# Nexus DTG...



## AmericanGraffiti (Jan 21, 2013)

Went to ISS Long Beach this weekend and spent all three days researching more than I ever did last year on dtg printers. Wondering if anyone else out there has or has heard of the Nexus dtg?
Ive been in the market for quite some time and kept coming back to their booth...then finally committed to it after today. I would love any feedback from other owners and dtg printers to join in here with opinions and advice from your experiences to help when needed...


----------



## Heatpressinc (May 19, 2012)

AmericanGraffiti said:


> Went to ISS Long Beach this weekend and spent all three days researching more than I ever did last year on dtg printers. Wondering if anyone else out there has or has heard of the Nexus dtg?
> Ive been in the market for quite some time and kept coming back to their booth...then finally committed to it after today. I would love any feedback from other owners and dtg printers to join in here with opinions and advice from your experiences to help when needed...


Thanks for visiting us at ISS Long Beach, we had a lot of fun and great feedback on our Nexus DTG500TX. If you have any questions you can PM me too.


----------



## BandPrints (Feb 4, 2007)

It is the same machine that OmniPrint International sells out of Costa Mesa. We run the 330 series and have enjoyed the wet-cap system greatly. The quality has been good and no issues in our first 3 months of production.


----------



## AmericanGraffiti (Jan 21, 2013)

BandPrints said:


> It is the same machine that OmniPrint International sells out of Costa Mesa. We run the 330 series and have enjoyed the wet-cap system greatly. The quality has been good and no issues in our first 3 months of production.

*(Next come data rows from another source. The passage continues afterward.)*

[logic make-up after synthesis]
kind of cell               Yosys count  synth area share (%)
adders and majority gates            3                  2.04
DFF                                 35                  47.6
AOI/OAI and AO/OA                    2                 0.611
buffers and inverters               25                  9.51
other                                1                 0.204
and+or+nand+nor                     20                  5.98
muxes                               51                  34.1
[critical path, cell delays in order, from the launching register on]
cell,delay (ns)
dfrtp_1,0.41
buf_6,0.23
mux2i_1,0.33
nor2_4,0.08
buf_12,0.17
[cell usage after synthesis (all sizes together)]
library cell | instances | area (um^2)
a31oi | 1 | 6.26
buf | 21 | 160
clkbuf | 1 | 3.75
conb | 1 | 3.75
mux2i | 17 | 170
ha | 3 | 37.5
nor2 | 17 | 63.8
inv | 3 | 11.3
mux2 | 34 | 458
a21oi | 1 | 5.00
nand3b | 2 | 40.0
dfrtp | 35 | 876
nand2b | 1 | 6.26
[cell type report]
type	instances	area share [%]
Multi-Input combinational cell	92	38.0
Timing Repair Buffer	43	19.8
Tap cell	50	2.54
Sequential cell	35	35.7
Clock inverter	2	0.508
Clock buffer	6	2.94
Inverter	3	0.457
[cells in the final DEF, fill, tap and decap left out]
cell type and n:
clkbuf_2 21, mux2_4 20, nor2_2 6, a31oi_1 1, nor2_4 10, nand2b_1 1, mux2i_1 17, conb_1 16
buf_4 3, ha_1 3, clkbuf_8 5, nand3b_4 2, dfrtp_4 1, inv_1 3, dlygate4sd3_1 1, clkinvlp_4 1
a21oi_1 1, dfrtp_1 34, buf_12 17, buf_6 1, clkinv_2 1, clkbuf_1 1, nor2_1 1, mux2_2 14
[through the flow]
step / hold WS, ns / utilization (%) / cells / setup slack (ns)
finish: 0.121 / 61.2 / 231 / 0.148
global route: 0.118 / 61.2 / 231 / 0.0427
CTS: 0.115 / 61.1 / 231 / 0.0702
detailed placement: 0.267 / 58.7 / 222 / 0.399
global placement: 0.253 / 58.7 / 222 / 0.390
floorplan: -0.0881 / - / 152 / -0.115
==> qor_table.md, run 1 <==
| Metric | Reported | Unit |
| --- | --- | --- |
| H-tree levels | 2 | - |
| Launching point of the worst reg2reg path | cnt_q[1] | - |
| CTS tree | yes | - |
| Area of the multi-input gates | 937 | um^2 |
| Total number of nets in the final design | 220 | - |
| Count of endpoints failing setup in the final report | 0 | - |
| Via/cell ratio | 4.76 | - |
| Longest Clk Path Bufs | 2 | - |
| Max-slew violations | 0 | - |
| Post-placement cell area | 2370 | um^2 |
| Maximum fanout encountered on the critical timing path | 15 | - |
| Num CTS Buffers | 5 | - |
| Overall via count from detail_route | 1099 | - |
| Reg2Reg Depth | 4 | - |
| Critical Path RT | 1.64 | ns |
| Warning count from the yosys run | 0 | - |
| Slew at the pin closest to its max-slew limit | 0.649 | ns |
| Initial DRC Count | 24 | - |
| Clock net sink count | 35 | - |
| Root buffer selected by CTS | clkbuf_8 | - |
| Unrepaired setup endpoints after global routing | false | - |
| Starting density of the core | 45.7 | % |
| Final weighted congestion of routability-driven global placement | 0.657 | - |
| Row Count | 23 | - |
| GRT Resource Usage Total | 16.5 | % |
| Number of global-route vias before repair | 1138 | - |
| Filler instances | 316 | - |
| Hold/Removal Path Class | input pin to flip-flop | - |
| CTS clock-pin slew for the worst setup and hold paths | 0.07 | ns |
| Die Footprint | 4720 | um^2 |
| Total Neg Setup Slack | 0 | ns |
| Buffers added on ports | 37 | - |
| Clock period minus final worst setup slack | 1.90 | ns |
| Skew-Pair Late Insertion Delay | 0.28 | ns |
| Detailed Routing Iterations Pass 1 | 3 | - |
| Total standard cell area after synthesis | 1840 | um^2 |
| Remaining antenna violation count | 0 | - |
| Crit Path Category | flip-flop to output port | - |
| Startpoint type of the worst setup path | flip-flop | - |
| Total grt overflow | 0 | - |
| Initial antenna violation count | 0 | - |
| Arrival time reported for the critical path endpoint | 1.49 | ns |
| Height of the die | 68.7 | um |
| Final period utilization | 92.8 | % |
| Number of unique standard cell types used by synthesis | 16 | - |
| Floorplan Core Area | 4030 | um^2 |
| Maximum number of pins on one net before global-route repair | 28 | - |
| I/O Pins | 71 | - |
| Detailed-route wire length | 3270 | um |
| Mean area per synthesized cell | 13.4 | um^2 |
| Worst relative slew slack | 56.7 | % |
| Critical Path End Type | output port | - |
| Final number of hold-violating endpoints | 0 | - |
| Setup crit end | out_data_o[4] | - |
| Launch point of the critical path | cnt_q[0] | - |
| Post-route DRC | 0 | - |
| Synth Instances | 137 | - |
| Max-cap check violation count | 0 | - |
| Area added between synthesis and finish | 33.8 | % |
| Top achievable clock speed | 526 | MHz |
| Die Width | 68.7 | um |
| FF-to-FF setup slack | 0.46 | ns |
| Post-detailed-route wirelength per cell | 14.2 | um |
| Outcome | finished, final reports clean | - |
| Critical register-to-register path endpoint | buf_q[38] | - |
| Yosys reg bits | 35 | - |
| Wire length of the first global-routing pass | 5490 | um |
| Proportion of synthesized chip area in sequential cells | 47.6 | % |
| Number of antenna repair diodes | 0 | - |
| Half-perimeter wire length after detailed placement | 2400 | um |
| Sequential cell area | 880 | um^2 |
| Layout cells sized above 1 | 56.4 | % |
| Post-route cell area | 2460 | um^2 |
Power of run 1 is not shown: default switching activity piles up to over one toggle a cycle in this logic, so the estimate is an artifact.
File: config.mk
export PLATFORM = sky130hd
export DESIGN_NAME = uart_tx_feeder
export DESIGN_NICKNAME = d
export VERILOG_FILES = /design/src/rtl/uart_tx_feeder.sv
export SDC_FILE = /design/constraint.sdc
export NUM_CORES = 1
export LEC_CHECK = 0
export ABC_AREA = 1
export BUFFER_PORTS_ARGS = -buffer_cell sky130_fd_sc_hd__buf_2
export CAP_MARGIN = 30
export CORE_MARGIN = 10
export CORE_UTILIZATION = 55
export CTS_CLUSTER_DIAMETER = 200
export DETAILED_ROUTE_END_ITERATION = 6
export PLACE_DENSITY = 0.74
export SLEW_MARGIN = 20
export SYNTH_ARGS = -nofsm -noshare
export SYNTH_HDL_FRONTEND = slang
export SYNTH_SLANG_ARGS = --single-unit
File: constraint.sdc
create_clock -name clk -period 3.33 [get_ports clk]
set_input_delay 0.333 -clock clk [delete_from_list [all_inputs] [get_ports clk]]
set_output_delay 0.333 -clock clk [all_outputs]
set_load 0.01 [all_outputs]
File: src/rtl/uart_tx_feeder.sv
// Byte FIFO feeding a UART transmitter one frame at a time, gated by remote cts_n.
// Pop, start_tx and tx_data update on the same edge as the launch; wr_ready falls only when full.
module uart_tx_feeder #(
   parameter int DEPTH = 8
) (
   input  logic                         clk,
   input  logic                         rst_n,
   input  logic                         wr_valid,
   input  logic [7:0]                   wr_data,
   output logic                         wr_ready,
   input  logic                         cts_n,
   input  logic                         tx_done,
   output logic                         start_tx,
   output logic [7:0]                   tx_data,
   output logic [$clog2(DEPTH+1)-1:0]   fifo_count,
   output logic                         busy
);
   localparam int AW = $clog2(DEPTH);
   localparam int CW = $clog2(DEPTH+1);

   typedef enum logic {IDLE, WAIT_DONE} state_t;

   state_t          state_q;
   logic [AW-1:0]   wr_ptr_q, wr_ptr_d;
   logic [AW-1:0]   rd_ptr_q, rd_ptr_d;
   logic [CW-1:0]   count_q, count_d;
   logic            start_q;
   logic            busy_q;
   logic [7:0]      data_q;
   logic [7:0]      mem_q [DEPTH];
   logic            push;
   logic            pop;

   // A full FIFO refuses pushes even when a pop frees a slot on the same edge.
   assign wr_ready = (count_q != CW'(DEPTH));
   assign push     = wr_valid && wr_ready;
   assign pop      = (state_q == IDLE) && (count_q != '0) && !cts_n;

   // DEPTH is a power of two, so pointer overflow wraps DEPTH-1 back to 0.
   always_comb begin
      wr_ptr_d = push ? wr_ptr_q + AW'(1) : wr_ptr_q;
      rd_ptr_d = pop  ? rd_ptr_q + AW'(1) : rd_ptr_q;
      count_d  = count_q;
      case ({push, pop})
         2'b10:   count_d = count_q + CW'(1);
         2'b01:   count_d = count_q - CW'(1);
         default: count_d = count_q;
      endcase
   end

   always_ff @(posedge clk) begin
      if (push) mem_q[wr_ptr_q] <= wr_data;
   end

   always_ff @(posedge clk or negedge rst_n) begin
      if (!rst_n) begin
         wr_ptr_q <= '0;
         rd_ptr_q <= '0;
         count_q  <= '0;
      end else begin
         wr_ptr_q <= wr_ptr_d;
         rd_ptr_q <= rd_ptr_d;
         count_q  <= count_d;
      end
   end

   // tx_done is only honoured in WAIT_DONE; the return to IDLE forces a gap before the next launch.
   always_ff @(posedge clk or negedge rst_n) begin
      if (!rst_n) begin
         state_q <= IDLE;
         start_q <= 1'b0;
         busy_q  <= 1'b0;
         data_q  <= 8'h00;
      end else begin
         start_q <= 1'b0;
         case (state_q)
            IDLE: begin
               if (pop) begin
                  data_q  <= mem_q[rd_ptr_q];
                  start_q <= 1'b1;
                  busy_q  <= 1'b1;
                  state_q <= WAIT_DONE;
               end
            end
            WAIT_DONE: begin
               if (tx_done) begin
                  busy_q  <= 1'b0;
                  state_q <= IDLE;
               end
            end
            default: state_q <= IDLE;
         endcase
      end
   end

   assign start_tx   = start_q;
   assign tx_data    = data_q;
   assign fifo_count = count_q;
   assign busy       = busy_q;
endmodule
==> results of run 1 <==
cells in the mapped netlist:
library cell	count	share of area, %
a21oi_1	1	0.14
a31oi_1	1	0.18
buf_2	2	0.28
buf_4	2	0.42
buf_6	5	1.6
buf_8	1	0.42
clkbuf_2	2	0.28
clkinv_1	1	0.11
dfrtp_1	21	15
edfxtp_1	64	54
ha_1	5	1.8
inv_1	7	0.74
inv_2	4	0.42
inv_4	1	0.18
nand2_1	42	4.4
nand2_2	2	0.35
nand2_4	1	0.32
nand3_1	27	3.8
nand3_2	1	0.28
nor2_1	77	8.1
nor2_2	1	0.18
nor2_8	1	0.56
o21ai_0	33	4.6
o21ai_1	3	0.42
or2_1	1	0.18
or2_4	1	0.25
xnor2_1	2	0.49
xor2_1	3	0.74
state kept, by name (all words and copies together), names as in the netlist:
name / flops
wr_ptr_q: 3
busy: 1
state_q: 1
rd_ptr_q: 3
start_tx: 1
mem_q: 64
fifo_count: 4
tx_data: 8
how the worst max path moves through the flow:
stage,endpoint,start,cells after the start,slack (ns)
floorplan,fifo_count[2],fifo_count[1],13,1.37
global placement,mem_q[4][3],fifo_count[1],5,1.40
detailed placement,fifo_count[2],fifo_count[1],12,1.36
CTS,fifo_count[2],fifo_count[3],11,1.34
global route,fifo_count[2],fifo_count[3],11,1.15
finish,fifo_count[2],fifo_count[1],12,1.33
routing by layer:
layer | global-route usage, % | vias to the layer above | wire, microns
met4 | 6.196 | 0 | 125
met2 | 20.52 | 71 | 3071
met5 | 0 | - | 0
li1 | - | 1115 | -
met1 | 18.48 | 1082 | 3028
met3 | 5.418 | 10 | 571
cells in the final DEF, fill, tap and decap left out, drive strengths merged:
| cell | instances |
|---|---|
| a21oi | 1 |
| a31oi | 1 |
| buf | 29 |
| bufinv | 4 |
| clkbuf | 9 |
| clkinv | 4 |
| dfrtp | 21 |
| dlygate4sd3 | 1 |
| edfxtp | 64 |
| ha | 5 |
| inv | 12 |
| nand2 | 45 |
| nand3 | 28 |
| nor2 | 79 |
| o21ai | 36 |
| or2 | 2 |
| xnor2 | 2 |
| xor2 | 3 |
logic make-up (layout without fill, tap and decap cells):
kind of cell | count (synthesis) | count (layout)
flops | 85 | 85
xor+xnor | 5 | 5
fa+ha+maj | 5 | 5
compound gates | 38 | 38
buf+inv | 25 | 59
simple gates | 154 | 154
layout make-up:
| type | instances | area, sq um | share of cell area [%] |
|---|---|---|---|
| clock buffers | 9 | 123.9 | 3.119 |
| clock inverters | 7 | 137.6 | 3.466 |
| inverters | 13 | 51.30 | 1.292 |
| repair buffers | 30 | 160.2 | 4.033 |
| multi-input cells | 202 | 954.7 | 24.04 |
| well taps | 77 | 96.34 | 2.426 |
| flip-flops and latches | 85 | 2447 | 61.63 |
power breakdown:
part           switching, uW  internal, uW
logic                    709           398
registers                202          1380
clock network            356           571
total                   1270          2350
critical path, stage by stage (launching register included):
cell and delay, ns:
dfrtp_1 0.44, nor2_2 0.18, nand2_2 0.08, nand2_4 0.09, nor2_8 0.06, ha_1 0.23
nand2_1 0.08, inv_1 0.05, nor2_1 0.13, ha_1 0.17, a21oi_1 0.05, or2_1 0.23
a31oi_1 0.13
stage by stage:
step                      std cells  hold slack [ns]  cell area, sq um  utilization [%]  worst slack (ns)
final                           423           0.1772              3971            62.90             1.332
after global routing            423           0.1742              3971            62.90             1.155
after CTS                       423           0.1687              3971            62.90             1.341
after detailed placement        406           0.3077              3700            58.60             1.363
after global placement          406           0.3042              3700            58.60             1.402
after floorplan                 312          0.03741              3560                -             1.373
==> results.md, run 1 <==
* Postcts setup bufs at 0
* Core Region at about 6300 sq um
* Synth Area in Compound Gates at about 5.4%
* Synthesized area per cell at about 11 sq um
* R2r endpoint: fifo_count[2]
* Total congestion overflow at 0
* Nets at approximately 360
* CP Capture Type: register
* Number of global-route vias before repair at between 2000 and 2500
* Final setup viols at 0
* Synth unique cells at 28
* LEAKAGE at around 0.0016 uW
* Initial Util at between 50% and 60%
* Crit share post-route at roughly three fifths
* Synth warnings at 0
* Filler cells at ~500
* CTS clk-pin slew, worst paths at roughly 0.080 ns
* Final Hold Fails at 0
* Kind of critical path: register to register
* Pwr Total at approximately 3600 uW
* RSZ-0062 raised after global routing: false
* Layout cells sized above 1 at approximately 16%
* Clock Path Buffers at 2
* H-tree depth at 3
* Required time of the critical path at 3.62 ns
* CTS root buffer: clkbuf_8
* Initial antenna violation count at 0
* CTS Sinks at 85
* Hold buffer count at cts at 1
* Status: complete, no violations
* Number of top-level pins at 28
* Xor/xnor cell area share of the yosys netlist at ~1.2%
* Clock Latency Late Sink at about 0.36 ns
* Sequential element share of the synthesized area at between 60% and 70%
* Reg2reg path depth at 12
* GRT Util Overall at 14.17%
* Post-DP HPWL at ~4400 microns
* Die Y at 100.5 microns
* Largest net degree at the start of global routing at 33
* Vias/cell at ~5.4
* Gpl congestion at 0.8076
* First-pass DRT Iterations at 4
* Simple-Gate Fraction of Synth Area at 18.45%
* Hold path depth at 2
* Adder-cell share of the synthesized area at between 1.5 and 2%
* #FFs+latches synth at 85
* Iter 0 DRT Violations at 178
* Clk_skew at around 0.0061 ns
* Maxcap violations at 0
* Die area at slightly above 10000 sq um
* DRT antenna net count at 0
* HP Class: primary input to register
* Post-route DRC at 0
* Port Buffers at 27
* FP Rows at 29
* Power Dens Cells at 911.2 nW/um^2
* Total wire length at roughly 6800 microns
* Worst Hold End: state_q
* Fmax at 500.6 MHz
* CP Data Arrival Time at about 2.3 ns
* Reg2Reg Setup Slack at between 1 and 1.5 ns
* Total vias in the final route at around 2300
* Type of origin of the critical path: register
* Worst slew pin tran at ~0.8 ns
* Synth Instances at 312
* CTS tree: built
* Slew headroom at between 40% and 50%
* Total negative slack at 0 ns
* VDD IR max at 0.5910 mV
* Die X at between 100 and 150 microns
* First-pass GRT wire length at ~11000 microns
* Mux cell area share after synthesis at 0%
* Crit-path max FO at 15
* Hold path start: tx_done
* Detail-routed net length per standard cell at around 16 microns
* Cell Area, Synth at 3560 sq um
* Max Slew Vio Count at 0
* Tmin final at between 1.5 and 2 ns
* Count of cells resized by post-cts repair at 0
* Cts bufs inserted at 9
* Syn_nets at 330
* Largest family of logic cells by synthesized area: simple AND/OR/NAND/NOR gates
* Area delta synth->final at 11.56%
* N_diodes at 0
* Crit Reg-Reg Startpoint: fifo_count[1]
Power figures use the tool's default switching activity.
==> run 2: changes to the inputs <==
clock period = 1.9 ns   (was 3.33 ns; I/O delays follow)
==> run 2 against run 1 <==
  * Combinational power increased by 110%
  * Worst setup slack got worse by 1.3 ns
  * Wire length increased by 7.7%
  * Sequential cell count unchanged
  * Largest power group unchanged
==> results.md, run 2 (synthesis results as in run 1) <==
* Register area at 2452 sq um (+0.20%)
* CTS clk-pin slew, worst paths at 0.08 ns (about the same)
* DRT antenna net count at 0 (unchanged)
* Pwr Total at 6245 uW (+73%)
* Total congestion overflow at 0 (unchanged)
* First-pass GRT wire length at 11620 microns (+5.4%)
* Total wire length at 7321 microns (+7.7%)
* Power Dens Cells at 1530 nW/um^2 (+68%)
* Post-DP HPWL at 4838 microns (+9.8%)
* Layout cells sized above 1 at 22.87% (+6.7 points)
* Initial antenna violation count at 0 (unchanged)
* Tmin final at 1.831 ns (-0.1669 ns)
* Slew headroom at 67.97% (+23 points)
* Commonest non-fill, non-tap cell in the layout: nor2_1
* Fmax at 546.3 MHz (+9.1%)
* Die X at 100.5 microns (unchanged)
* Nets at 376 (+4.7%)
* Post-route DRC at 0 (unchanged)
* CP Buf/Inv Count at 0 (-1)
* Most flops, register: mem_q
* Type of origin of the critical path: register
* Die Y at 100.5 microns (unchanged)
* Number of top-level pins at 28 (unchanged)
* Filler cells at 489 (-1.2%)
* Area delta synth->final at 14.62%
* Port Buffers at 27 (unchanged)
* Final Hold Fails at 0 (unchanged)
* Crit-path max FO at 4 (-11)
* VDD IR max at 0.8713 mV (+47%)
* Largest delay contributor family on the critical path: simple AND/OR/NAND/NOR gates
* N_diodes at 0 (unchanged)
* Detail-routed net length per standard cell at 16.64 microns (+3.5%)
* Crit share post-route at 96.35% (+36 points)
* Status: complete, no violations
* GRT Util Overall at 14.81% (+0.64 points)
* Maxcap violations at 0 (unchanged)
* H-tree depth at 3 (unchanged)
* Clk_skew at 0.008762 ns (+0.002680 ns)
* CP Data Arrival Time at 2.07 ns (-0.21 ns)
* First-pass DRT Iterations at 4 (unchanged)
* CTS Sinks at 85 (unchanged)
* CP Capture Type: register
* CTS root buffer: clkbuf_8
* Max reg flops at 64 (unchanged)
* Crit-path max cell delay at 0.43 ns (about the same)
* Gpl congestion at 0.7964 (-1.4%)
* Initial Util at 56.38% (unchanged)
* Worst slew pin tran at 0.4804 ns (-0.3394 ns)
* Most used cell, CP: nor2_4
* FP Rows at 29 (unchanged)
* Core Region at 6314 sq um (unchanged)
* Worst path cell trace: nor2_4 > nand2_2 > nand2_4 > nor2_8 > ha_4 > nor2_1 > nor2_4 > ha_2 > a21oi_1 > or2_1 > a31oi_1
* Worst slack at placement at 0.01350 ns (-1.349 ns)
* Iter 0 DRT Violations at 136 (-24%)
* Final setup viols at 0 (unchanged)
* LEAKAGE at 0.001629 uW (+3.1%)
* Most frequent cells in the layout: 75 x nor2_1, 64 x edfxtp_1, 41 x nand2_1
* Cts bufs inserted at 9 (unchanged)
* Setup ws final at 0.06939 ns (-1.263 ns)
* Max Slew Vio Count at 0 (unchanged)
* Vias/cell at 5.468 (+1.5%)
* HP Class: primary input to register
* Die area at 10090 sq um (unchanged)
* Multi-input gate area at 992.2 sq um (+3.9%)
* Required time of the critical path at 2.14 ns (-1.48 ns)
* Kind of critical path: register to register
* Total vias in the final route at 2406 (+5.6%)
* Number of global-route vias before repair at 2307 (+5.4%)
* Clock Latency Late Sink at 0.36 ns (about the same)
* Slowest stage cell, crit path: dfrtp_2
* CTS tree: built
* Clock Path Buffers at 2 (unchanged)
* Largest net degree at the start of global routing at 33 (unchanged)
==> run 2: changes by cell type in the layout (fill, tap and decap cells not counted), sizes merged <==
| cell | change |
|---|---|
| bufinv | -3 |
| clkinvlp | +2 |
| clkinv | -2 |
| clkbuf | +2 |
| inv | +1 |
| buf | +17 |
==> run 2: final cells by class <==
class                           instances  area share (%)
Sequential cell                        85           60.10
Tap cell                               77           2.361
Multi-Input combinational cell        202           24.32
Timing Repair Buffer                   47           7.053
Clock inverter                          5           1.441
Inverter                               13           1.257
Clock buffer                           11           3.465
==> run 2: worst reg2reg max path, delay by kind of cell (launching register included) <==
kind,cells,cell delay (ns)
simple gates,7,0.70
flops,1,0.43
fa+ha+maj,2,0.35
compound gates,2,0.23
==> run 2: path summary, 6_finish.rpt <==
kind / from / endpoint / slack (ns) / cells past startpoint
setup / recovery: fifo_count[0] / fifo_count[2] / 0.07 / 11
hold / removal: tx_done / state_q / 0.04 / 2
setup reg to reg: fifo_count[0] / fifo_count[2] / 0.07 / 11
hold reg to reg: tx_data[7] / tx_data[7] / 0.48 / 2
max in group asynchronous: rst_n / fifo_count[3] / 1.23 / 2
min in group asynchronous: rst_n / tx_data[3] / 0.32 / 2
==> run 2: per-layer routing <==
layer	up-vias	GRT usage, %	wire, microns
met5	-	0	0
met4	0	5.217	92
met3	9	4.527	581
met2	84	23.29	3556
met1	1166	18.94	3090
li1	1147	-	-
==> run 2: report_power, final <==
| group | total (uW) | internal (uW) | switching [uW] | leakage [uW] |
|---|---|---|---|---|
| Sequential | 2670 | 2430 | 240 | 0.000829 |
| Clock | 1280 | 646 | 630 | 0.0000959 |
| Combinational | 2300 | 852 | 1450 | 0.000704 |
==> run 2: metrics by stage <==
stage | setup TNS, ns | hold slack, ns | util [%] | instances | area [sq um]
after global routing | -0.01223 | 0.04463 | 64.63 | 440 | 4080
after global placement | 0 | 0.1801 | 60.46 | 420 | 3817
final | 0 | 0.04389 | 64.63 | 440 | 4080
after detailed placement | 0 | 0.1775 | 60.46 | 420 | 3817
after CTS | 0 | 0.04162 | 63.91 | 438 | 4035
after floorplan | 0 | -0.1056 | - | 312 | 3572
==> run 2: what timing repair did <==
item,CTS,global route
setup endpoints to repair,1,1
setup buffers,1,2
endpoints found under the hold margin,21,0
hold buffers,1,0
pin swaps,0,7
resized for setup,0,8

Thanks BandPrints, yes I did my research and is more of the reason why I went with the Nexus. Have you looked at their prices compared to Omni and other DTG's...was pretty hard to believe at the show and couldnt pass up after seeing the demo and all that they included. They have been super quick with any questions I have had and the class they provided itself was very thorough. I was super glad they have that unlike the horror stories Ive heard with getting your DTG delivered and being left high and dry to figure it all out on your own. I already know how to use them, but they still gave the class and provided all the help and showing me everything with the 500 model I got.
And I got to say I really like that I can get everything in one place from them instead of searching around for any supplies like I have been. Picked up another heat press from them for dirt cheap.
After making some money off this machine, im either going to get the Nexus 330 or another 500 for the price. Glad to hear your 330 is doing good...do you have multiple dtg's / other brands?


----------



## gayla102 (Dec 21, 2012)

what is the price range for the Nexus 500 TX?


----------



## Norma7 (Apr 11, 2014)

I have to say that I am more than pleased to have purchased a DTG printer from Nesux DTG. Looked around before purchasing and it is by far the best choice I could have made. Hugh and his team are awesome and me being successful is thanks to them and their amazing, easy to use, superb quality Nexus printer. Everything has worked perfectly and the help and training that I have recieved by far exceded my expectations!!! To anybody looking to buy a DTG, I highly reccommend Nexus!!


----------



## Heatpressinc (May 19, 2012)

Norma it was our pleasure and we're so excited for you and your new business with the Nexus DTG 400 Printer.


----------



## ezarios (Apr 5, 2012)

Hello,
I'm looking at the nexus dtg400 and I was wondering how things are going now with the machine. Any issues?
Thanks
E


----------



## Norma7 (Apr 11, 2014)

Hi! I've had my Nexus DTG Printer for a few months now and I honestly can say it only gets better. I love how you can print with many options to get different results, also how you can print more than one tshirt at a time (3 - 6), it makes jobs go by faster. I am still very happy with my choice. I would strongly recommend anyone looking to buy a DTG printer to purchase a Nexus one. As fas as issues, I have not had any. Just questions about the process, and the customer service like I said before, is by far the best.


----------



## allamerican-aeoon (Aug 14, 2007)

Nice to have user satisfaction.  isn't this same look as NeoFlex? My brother?
Where you located and how much was it? 
Cheers! Beers are on me always.


----------